Wakelam called on companies to rethink the way they design, and ensure they focus on providing “human-centred collaborative problem solving". She claimed too many worry about whether a company is a startup or an end-up, and forget to focus on how companies can combine and recombine resources differently.

“If you work for a large organisation, you have this massive body of knowledge - a massive amount of knowledge, resources and capability. And what if it was actually being combined differently?” she asked.

IAG has been experimenting with building a human-centred design community over the last two years, and determining a better way of working.

“What we’ve been looking at are: What are the core skills that we need to investigate and validate customer experiences? How do we help share the SME knowledge that our business has in new ways? And how do we help design different things? How do we also build a design practice,” Wakelam said.

Recently, the insurance giant combined all design resources into a single practice. “If we have professional designers and a community of practice, what is their role? Is there role to find new ways to combine and recombine resources so that we can build that engine, so we can bring things together, and so that we can exponentially leap forward in maturity,” Wakelam said.

Companies need to not only change the utility models of the business, but also focus more on people, she said. “People are an important component in the design of experiences - and yet we’ve locked our people away inside our design centres, or in our customer experience departments, or in our call centres.”

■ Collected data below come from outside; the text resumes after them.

===== config.mk =====
export PLATFORM = sky130hd
export DESIGN_NAME = nvsram_host_ctrl
export DESIGN_NICKNAME = d
export VERILOG_FILES = /design/src/rtl/nvsram_host_ctrl.v
export VERILOG_INCLUDE_DIRS = /design/src /design/src/rtl
export SDC_FILE = /design/constraint.sdc
export NUM_CORES = 1
export LEC_CHECK = 0
export BUFFER_PORTS_ARGS = -buffer_cell sky130_fd_sc_hd__buf_2
export CAP_MARGIN = 20
export CORE_ASPECT_RATIO = 1.75
export CORE_MARGIN = 2
export CORE_UTILIZATION = 40
export DETAILED_ROUTE_END_ITERATION = 8
export PLACE_DENSITY_LB_ADDON = 0.1
export SETUP_SLACK_MARGIN = 0.05
export SLEW_MARGIN = 5
export SYNTH_ARGS = -nofsm -noshare
export SYNTH_HDL_FRONTEND = slang
export SYNTH_SLANG_ARGS = --single-unit

===== constraint.sdc =====
create_clock -name clock_i -period 7 [get_ports clock_i]
set_input_delay 0.7 -clock clock_i [delete_from_list [all_inputs] [get_ports clock_i]]
set_output_delay 0.7 -clock clock_i [all_outputs]
set_load 0.05 [all_outputs]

Wakelam's advice was to create a design practice that recognises that good design is both practice and theory (praxis). “If we look at continuous improvement meeting innovation, then the praxis, this ability to bring together practice and therapy is the thing we need to grow.”

‘Uncomfortable spaces’

Additionally, Wakelam suggested companies need to realise that human data (the knowledge that sits inside a customer’s head) is as equally important as big data (the data of the organisation) when recognising patterns that can help design customer experiences.

“We have been generating masses and masses of data. That data is a set of stories, patterns and triggers. It has been very easy as we’ve moved into the world of big data to look at that data as the ‘be-all and end-all’" she commented. "But I would argue that in terms of the journey we’re on - in terms of customer experience and design - it is purely the beginning.”

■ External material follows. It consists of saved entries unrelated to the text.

--- config.mk ---
export PLATFORM = sky130hd
export DESIGN_NAME = lcc_combiner
export DESIGN_NICKNAME = d
export VERILOG_FILES = /design/src/design/lcc_pkg.sv /design/src/design/lcc_contact_eval.sv /design/src/design/lcc_combiner.sv
export SDC_FILE = /design/constraint.sdc
export NUM_CORES = 1
export LEC_CHECK = 0
export BUFFER_PORTS_ARGS = -buffer_cell sky130_fd_sc_hd__buf_2
export CELL_PAD_IN_SITES_DETAIL_PLACEMENT = 0
export CELL_PAD_IN_SITES_GLOBAL_PLACEMENT = 2
export CORE_UTILIZATION = 20
export DETAILED_ROUTE_END_ITERATION = 10
export GPL_TIMING_DRIVEN = 0
export HOLD_SLACK_MARGIN = 0.05
export PLACE_DENSITY_LB_ADDON = 0.3
export SLEW_MARGIN = 20
export SYNTH_ARGS = -nofsm -noshare
export SYNTH_HDL_FRONTEND = slang
export SYNTH_SLANG_ARGS = --single-unit
--- constraint.sdc ---
create_clock -name core_clk_i -period 0.9 [get_ports core_clk_i]
set_input_delay 0 -clock core_clk_i [delete_from_list [all_inputs] [get_ports core_clk_i]]
set_output_delay 0 -clock core_clk_i [all_outputs]
set_load 0.02 [all_outputs]
==> config.mk <==
export PLATFORM = sky130hd
export DESIGN_NAME = shn_speed_neg
export DESIGN_NICKNAME = d
export VERILOG_FILES = /design/src/hdl/shn_pkg.sv /design/src/hdl/shn_speed_neg.sv
export SDC_FILE = /design/constraint.sdc
export NUM_CORES = 1
export LEC_CHECK = 0
export BUFFER_PORTS_ARGS = -buffer_cell sky130_fd_sc_hd__clkbuf_2
export CAP_MARGIN = 5
export CORE_MARGIN = 10
export CORE_UTILIZATION = 49
export CTS_CLUSTER_SIZE = 30
export DETAILED_ROUTE_END_ITERATION = 8
export GPL_TIMING_DRIVEN = 0
export PLACE_DENSITY_LB_ADDON = 0.2
export SYNTH_ARGS = -nofsm -noshare
export SYNTH_HDL_FRONTEND = slang
export SYNTH_SLANG_ARGS = --single-unit
export TNS_END_PERCENT = 5
==> constraint.sdc <==
create_clock -name mclk -period 1.3 [get_ports mclk]
set_input_delay 0.065 -clock mclk [delete_from_list [all_inputs] [get_ports mclk]]
set_output_delay 0.065 -clock mclk [all_outputs]
set_load 0.05 [all_outputs]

Five years ago, customer experience wasn’t a wildly embedded approach across business. “We’re starting to get to a point where customer experience is now in all organisations," Wakelam said. "But unless we continue to challenge ourselves and sit in uncomfortable spaces, then we’re not going to change the way we need to move.”

Over the last few years, she said the industry has been building architectures, customer journey maps, new types of teams, and new ways of measuring.

“But it is about the orchestration and reconfiguring of things as much as it is about the design of things. So no matter how good our applications, our objects, our data, our journey maps, how great our design is, and no matter how good our processes for taking costs out, unless we start to combine those in new ways, we’re going to get lots of internet fridges.”

One of the problems is that businesses have been trying to deliver a customer experience from a manufacturing perspective. “We talk about heart, soul and purpose, but our businesses have been trying to deliver that out as if it were a manufacturing process line. But we need to look at it as an ecological system, which allows for mess,” Wakelam said.

“We may need to make all sorts of mistakes. If we are really going to make a change in the way we design things for our customers, then what’s required is for us to take that courageous look over the edge and be the dinosaur with the feathers.”